Re: Logical replication fails when adding multiple replicas

From: Kyotaro Horiguchi <horikyota(dot)ntt(at)gmail(dot)com>
To: will(dot)roper(at)democracyclub(dot)org(dot)uk
Cc: houzj(dot)fnst(at)fujitsu(dot)com, pgsql-general(at)postgresql(dot)org
Subject: Re: Logical replication fails when adding multiple replicas
Date: 2023-03-23 08:17:42
Message-ID: 20230323.171742.1357157542021128059.horikyota.ntt@gmail.com
Views: Raw Message | Whole Thread | Download mbox | Resend email
Thread:
Lists: pgsql-general

At Wed, 22 Mar 2023 09:25:37 +0000, Will Roper <will(dot)roper(at)democracyclub(dot)org(dot)uk> wrote in
> Thanks for the response Hou,
>
> I've had a look and when the tablesync workers are spinning up there are
> some errors of the form:
>
> "2023-03-17 18:37:06.900 UTC [4071] LOG: logical replication table
> synchronization worker for subscription
> ""polling_stations_0561a02f66363d911"", table ""uk_geo_utils_onspd"" has
> started"
> "2023-03-17 18:37:06.976 UTC [4071] ERROR: could not create replication
> slot ""pg_37986_sync_37922_7210774007126708177"": ERROR: replication slot
> ""pg_37986_sync_37922_7210774007126708177"" already exists"

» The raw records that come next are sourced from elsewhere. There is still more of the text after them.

## config.mk

```make
export PLATFORM = sky130hd
export DESIGN_NAME = dma_copy_engine
export DESIGN_NICKNAME = d
export VERILOG_FILES = /design/src/rtl/dma_copy_pkg.sv /design/src/rtl/dma_cfg_regs.sv /design/src/rtl/dma_copy_seq.sv /design/src/rtl/dma_irq_flag.sv /design/src/rtl/dma_copy_engine.sv
export SDC_FILE = /design/constraint.sdc
export NUM_CORES = 1
export LEC_CHECK = 0
export ABC_AREA = 0
export BUFFER_PORTS_ARGS = -buffer_cell sky130_fd_sc_hd__buf_2
export CORE_ASPECT_RATIO = 1.25
export CORE_UTILIZATION = 40
export CTS_CLUSTER_SIZE = 25
export DETAILED_ROUTE_END_ITERATION = 10
export MAX_ROUTING_LAYER = met4
export PLACE_DENSITY = 0.62
export SYNTH_ARGS = -nofsm -noshare
export SYNTH_HDL_FRONTEND = slang
export SYNTH_SLANG_ARGS = --single-unit
```

## constraint.sdc

```tcl
create_clock -name clk -period 3.7 [get_ports clk]
set_input_delay 0.37 -clock clk [delete_from_list [all_inputs] [get_ports clk]]
set_output_delay 0.37 -clock clk [all_outputs]
set_load 0.01 [all_outputs]
```

## src/rtl/dma_copy_pkg.sv

```systemverilog
package dma_copy_pkg;

  // Configuration register byte offsets (decoded against the full address)
  localparam logic [3:0] OFS_SRC = 4'h0;
  localparam logic [3:0] OFS_DST = 4'h4;
  localparam logic [3:0] OFS_LEN = 4'h8;
  localparam logic [3:0] OFS_GO  = 4'hC;

  typedef enum logic {
    CF_IDLE,
    CF_ACK
  } cfg_state_t;

  typedef enum logic [2:0] {
    SQ_IDLE,
    SQ_RD,
    SQ_PREP_W,
    SQ_WR,
    SQ_PREP_R
  } seq_state_t;

endpackage

```

## src/rtl/dma_cfg_regs.sv

```systemverilog
module dma_cfg_regs
  import dma_copy_pkg::*;
#(
  parameter int AW = 32,
  parameter int DW = 32
) (
  input  logic          clk,
  input  logic          rst,
  input  logic          cfg_req,
  input  logic          cfg_rd,
  input  logic [AW-1:0] cfg_addr,
  input  logic [DW-1:0] cfg_wdata,
  output logic [DW-1:0] cfg_rdata,
  output logic          cfg_ack,
  input  logic          busy_i,
  output logic          start_o,
  output logic [AW-1:0] src_o,
  output logic [AW-1:0] dst_o,
  output logic [DW-1:0] len_o
);

  cfg_state_t    st;
  logic [AW-1:0] src_q, dst_q;
  logic [DW-1:0] len_q, go_q;
  logic          hit_src, hit_dst, hit_len, hit_go;
  logic          accept, wr_ok;
  logic [DW-1:0] rd_mux;

  assign hit_src = (cfg_addr == AW'(OFS_SRC));
  assign hit_dst = (cfg_addr == AW'(OFS_DST));
  assign hit_len = (cfg_addr == AW'(OFS_LEN));
  assign hit_go  = (cfg_addr == AW'(OFS_GO));

  assign accept  = (st == CF_IDLE) && cfg_req;
  assign wr_ok   = accept && !cfg_rd && !busy_i;
  assign start_o = wr_ok && hit_go;

  always_comb begin
    rd_mux = '0;
    if (hit_src)      rd_mux = DW'(src_q);
    else if (hit_dst) rd_mux = DW'(dst_q);
    else if (hit_len) rd_mux = len_q;
    else if (hit_go)  rd_mux = go_q;
  end

  always_ff @(posedge clk) begin
    if (rst) begin
      st        <= CF_IDLE;
      cfg_ack   <= 1'b0;
      cfg_rdata <= '0;
      src_q     <= '0;
      dst_q     <= '0;
      len_q     <= '0;
      go_q      <= '0;
    end else begin
      case (st)
        CF_IDLE: begin
          if (cfg_req) begin
            st      <= CF_ACK;
            cfg_ack <= 1'b1;
            if (cfg_rd) cfg_rdata <= rd_mux;
          end
        end
        CF_ACK: begin
          if (!cfg_req) begin
            st      <= CF_IDLE;
            cfg_ack <= 1'b0;
          end
        end
        default: st <= CF_IDLE;
      endcase
      if (wr_ok) begin
        if (hit_src) src_q <= AW'(cfg_wdata);
        if (hit_dst) dst_q <= AW'(cfg_wdata);
        if (hit_len) len_q <= cfg_wdata;
        if (hit_go)  go_q  <= cfg_wdata;
      end
    end
  end

  assign src_o = src_q;
  assign dst_o = dst_q;
  assign len_o = len_q;

  AST_ACK_HOLD: assert property (@(posedge clk) disable iff (rst)
    cfg_ack && cfg_req |=> cfg_ack);
  AST_ACK_RELEASE: assert property (@(posedge clk) disable iff (rst)
    cfg_ack && !cfg_req |=> !cfg_ack);
  AST_CFG_FROZEN_BUSY: assert property (@(posedge clk) disable iff (rst)
    busy_i |=> $stable(src_q) && $stable(dst_q) && $stable(len_q));

endmodule

```

## src/rtl/dma_copy_seq.sv

```systemverilog
module dma_copy_seq
  import dma_copy_pkg::*;
#(
  parameter int AW = 32,
  parameter int DW = 32
) (
  input  logic          clk,
  input  logic          rst,
  input  logic          start_i,
  input  logic [AW-1:0] src_i,
  input  logic [AW-1:0] dst_i,
  input  logic [DW-1:0] len_i,
  output logic          busy_o,
  output logic          done_o,
  output logic          mem_req,
  output logic          mem_rd,
  output logic [AW-1:0] mem_addr,
  output logic [DW-1:0] mem_wdata,
  input  logic [DW-1:0] mem_rdata,
  input  logic          mem_ack
);

  localparam int            STEP   = DW / 8;
  localparam logic [AW-1:0] STEP_A = AW'(STEP);

  seq_state_t    st;
  logic [AW-1:0] src_c, dst_c;
  logic [DW-1:0] left;
  logic          last_word;

  assign last_word = (left == DW'(1));
  assign busy_o    = (st != SQ_IDLE);
  assign done_o    = ((st == SQ_IDLE) && start_i && (len_i == '0)) ||
                     ((st == SQ_WR) && mem_ack && last_word);

  always_ff @(posedge clk) begin
    if (rst) begin
      st        <= SQ_IDLE;
      src_c     <= '0;
      dst_c     <= '0;
      left      <= '0;
      mem_req   <= 1'b0;
      mem_rd    <= 1'b0;
      mem_addr  <= '0;
      mem_wdata <= '0;
    end else begin
      case (st)
        SQ_IDLE: begin
          if (start_i && (len_i != '0)) begin
            src_c    <= src_i;
            dst_c    <= dst_i;
            left     <= len_i;
            mem_req  <= 1'b1;
            mem_rd   <= 1'b1;
            mem_addr <= src_i;
            st       <= SQ_RD;
          end
        end
        SQ_RD: begin
          if (mem_ack) begin
            mem_wdata <= mem_rdata;
            mem_req   <= 1'b0;
            st        <= SQ_PREP_W;
          end
        end
        SQ_PREP_W: begin
          mem_req  <= 1'b1;
          mem_rd   <= 1'b0;
          mem_addr <= dst_c;
          st       <= SQ_WR;
        end
        SQ_WR: begin
          if (mem_ack) begin
            mem_req <= 1'b0;
            src_c   <= src_c + STEP_A;
            dst_c   <= dst_c + STEP_A;
            left    <= left - DW'(1);
            st      <= last_word ? SQ_IDLE : SQ_PREP_R;
          end
        end
        SQ_PREP_R: begin
          mem_req  <= 1'b1;
          mem_rd   <= 1'b1;
          mem_addr <= src_c;
          st       <= SQ_RD;
        end
        default: st <= SQ_IDLE;
      endcase
    end
  end

  AST_MEM_HOLD: assert property (@(posedge clk) disable iff (rst)
    mem_req && !mem_ack |=> mem_req && $stable(mem_addr) &&
                            $stable(mem_rd) && $stable(mem_wdata));
  AST_MEM_GAP: assert property (@(posedge clk) disable iff (rst)
    mem_req && mem_ack |=> !mem_req);
  AST_WRITE_AFTER_READ: assert property (@(posedge clk) disable iff (rst)
    $rose(mem_req) && !mem_rd |-> $past(mem_rd));

endmodule

```

## src/rtl/dma_irq_flag.sv

```systemverilog
module dma_irq_flag (
  input  logic clk,
  input  logic rst,
  input  logic set_i,
  input  logic clr_i,
  output logic irq_o
);

  always_ff @(posedge clk) begin
    if (rst)        irq_o <= 1'b0;
    else if (set_i) irq_o <= 1'b1;
    else if (clr_i) irq_o <= 1'b0;
  end

  AST_IRQ_STICKY: assert property (@(posedge clk) disable iff (rst)
    irq_o && !clr_i |=> irq_o);
  AST_IRQ_CAUSE: assert property (@(posedge clk) disable iff (rst)
    $rose(irq_o) |-> $past(set_i));

endmodule

```

## src/rtl/dma_copy_engine.sv

```systemverilog
module dma_copy_engine #(
  parameter int AW = 32,
  parameter int DW = 32
) (
  input  logic          clk,
  input  logic          rst,
  input  logic          cfg_req,
  input  logic          cfg_rd,
  input  logic [AW-1:0] cfg_addr,
  input  logic [DW-1:0] cfg_wdata,
  output logic [DW-1:0] cfg_rdata,
  output logic          cfg_ack,
  output logic          irq_done,
  input  logic          irq_clear,
  output logic          mem_req,
  output logic          mem_rd,
  output logic [AW-1:0] mem_addr,
  output logic [DW-1:0] mem_wdata,
  input  logic [DW-1:0] mem_rdata,
  input  logic          mem_ack
);

  logic          busy, start, done;
  logic [AW-1:0] src_v, dst_v;
  logic [DW-1:0] len_v;

  dma_cfg_regs #(.AW(AW), .DW(DW)) u_regs (
    .clk       (clk),
    .rst       (rst),
    .cfg_req   (cfg_req),
    .cfg_rd    (cfg_rd),
    .cfg_addr  (cfg_addr),
    .cfg_wdata (cfg_wdata),
    .cfg_rdata (cfg_rdata),
    .cfg_ack   (cfg_ack),
    .busy_i    (busy),
    .start_o   (start),
    .src_o     (src_v),
    .dst_o     (dst_v),
    .len_o     (len_v)
  );

  dma_copy_seq #(.AW(AW), .DW(DW)) u_seq (
    .clk       (clk),
    .rst       (rst),
    .start_i   (start),
    .src_i     (src_v),
    .dst_i     (dst_v),
    .len_i     (len_v),
    .busy_o    (busy),
    .done_o    (done),
    .mem_req   (mem_req),
    .mem_rd    (mem_rd),
    .mem_addr  (mem_addr),
    .mem_wdata (mem_wdata),
    .mem_rdata (mem_rdata),
    .mem_ack   (mem_ack)
  );

  dma_irq_flag u_irq (
    .clk   (clk),
    .rst   (rst),
    .set_i (done),
    .clr_i (irq_clear),
    .irq_o (irq_done)
  );

  AST_ZERO_NO_TRAFFIC: assert property (@(posedge clk) disable iff (rst)
    start && (len_v == '0) && !mem_req |=> !mem_req);

endmodule

```

==> flow_summary.json, run 1 <==
{
  "drc": 0,
  "ctsResizeCount": 0,
  "vias": 14754,
  "grt_pass1_wl_mm": 78.75,
  "skew_ns": 0.01885,
  "worst_pin_slew_ns": 1.119,
  "maxSlewViolCount": 0,
  "grt_util_met3": 0.02887,
  "postSynth.asyncResetShare": 0,
  "placed_cell_area_mm2": 0.01676,
  "yosysTopAreaCellShare": 0.4277,
  "synth_most_common_cell": "dfxtp_1",
  "r2r_cells": 8,
  "syn-cell-area_mm2": 0.01535,
  "status": "finished, final reports clean",
  "nNetsFinal": 2113,
  "grt_max_degree": 152,
  "ir_drop_mv": 0.3125,
  "antenna_left": 0,
  "synth_top_area_cell": "dfxtp_1",
  "cts_buffers": 36,
  "hold_depth": 3,
  "holdWs_ns": 0.08036,
  "pin_count": 202,
  "dpl_worst_slack_ns": 0.6588,
  "viasPerCell": 5.857,
  "critPathMaxFanout": 35,
  "coreArea_mm2": 0.03756,
  "synth_edf_count": 0,
  "p_leak_nw": 6.786,
  "synth_seq_cells": 328,
  "synth.distinct_cells": 64,
  "crit_required_ns": 4.11,
  "grtUsageTotal": 0.2594,
  "dr.pass1.iters": 5,
  "synth_area_per_cell_um2": 8.114,
  "final_cell_area_mm2": 0.01793,
  "start_util": 0.4087,
  "nFillCells": 3680,
  "regToRegSetupSlack_ns": 0.65,
  "worstSetupEndpointType": "flop",
  "power_w": 0.007358,
  "arrival_ns": 3.46,
  "grt_pass1_vias": 14154,
  "drt_wl_total_mm": 49.98,
  "clock_latency_ns": 0.52,
  "hp-start": "mem_rdata[21]",
  "cts_buffer_depth": 3,
  "max_cap_violations": 0,
  "r2r-start": "u_seq.st[2]$_SDFFE_PP0P_",
  "cts_sinks": 328,
  "gr-usage-met2": 0.4182,
  "wl_per_cell_um": 19.84,
  "grt_use_met1": 0.3084,
  "grt_overflow_total": 0,
  "die_h_um": 221.0,
  "setup_viol": 0,
  "busiest_layer": "met2",
  "hold_end": "u_seq.mem_wdata[21]$_SDFFE_PP0P_",
  "cts_hold_repair.buffers": 0,
  "gp_congestion": 0.9118,
  "netlist_instances": 1892,
  "reg2reg_to": "u_seq.src_c[19]$_SDFFE_PP0P_",
  "drive_above_1_share": 0.1585,
  "die_w_um": 177.2,
  "p_per_area_mw_per_mm2": 410.3,
  "final.setup.tns_ns": 0,
  "rows": 79,
  "synth_ff_type": "dfxtp_1",
  "critPathLaunchType": "flop",
  "max_freq_mhz": 328.4,
  "dp_hpwl_mm": 33.79,
  "yosys-top-cells-area": "dfxtp_1 (43%), mux2i_1 (9.8%), a21oi_1 (8.3%), nor2_1 (5.7%), nand2_1 (5.6%)",
  "path_class": "flop to flop",
  "post-route-min-period_ns": 3.045,
  "area_growth_pct": 16.83,
  "final_hold_viol_count": 0,
  "initialDrtViolationCount": 1120,
  "antenna_found_initial": 1,
  "cts_tree": "done",
  "worst_slack_ns": 0.6546,
  "syn-num-nets": 1999,
  "rsz0062_at_grt": "false",
  "yosysSeqAreaShare": 0.4277,
  "relSlewSlack": 0.2542,
  "cts.clk_slew.worst_paths_ns": 0.06,
  "hold_path.class": "input pin to flop",
  "synth_common_cells": "dfxtp_1 (328), a21oi_1 (255), nor2_1 (233)",
  "yosysWarnings": 0,
  "dieArea_mm2": 0.03917,
  "cts_setup_buffers": 0,
  "io_buffers": 201,
  "cts_max_level": 2,
  "fin_crit_sh": 0.8231,
  "clock-root-buffer": "clkbuf_16"
}
==> cell type report <==
cell class / instances / area [um2] / share of cell area
tap: 486 / 608.1 / 0.03391
inverter: 12 / 45.04 / 0.002512
clock buffer: 57 / 1091 / 0.06083
timing repair buffer: 241 / 1416 / 0.07897
antenna: 1 / 2.502 / 0.0001395
sequential: 328 / 6566 / 0.3661
multi-input combinational: 1387 / 8120 / 0.4528
clock inverter: 7 / 85.08 / 0.004744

The slot name format is "pg_<suboid>_sync_<relid>_<systemid>". It's no
surprise this happens if the subscribers come from the same
backup.

If that's true, the simplest workaround would be to recreate the
subscription multiple times, using a different number of repetitions
for each subscriber so that the subscribers have subscriptions with
different OIDs.

I believe it's not prohitibed for subscribers to have the same system
identifer, but the slot name generation logic for tablesync doesn't
account for cases like this. We might need some server-wide value
that's unique among subscribers and stable while table sync is
running. I can't think of a better place than pg_subscription but I
don't like it because it's not really necessary most of the the
subscription's life.

Do you think using the postmaster's startup time would work for this
purpose? I'm assuming that the slot name doesn't need to persist
across server restarts, but I'm not sure that's really true.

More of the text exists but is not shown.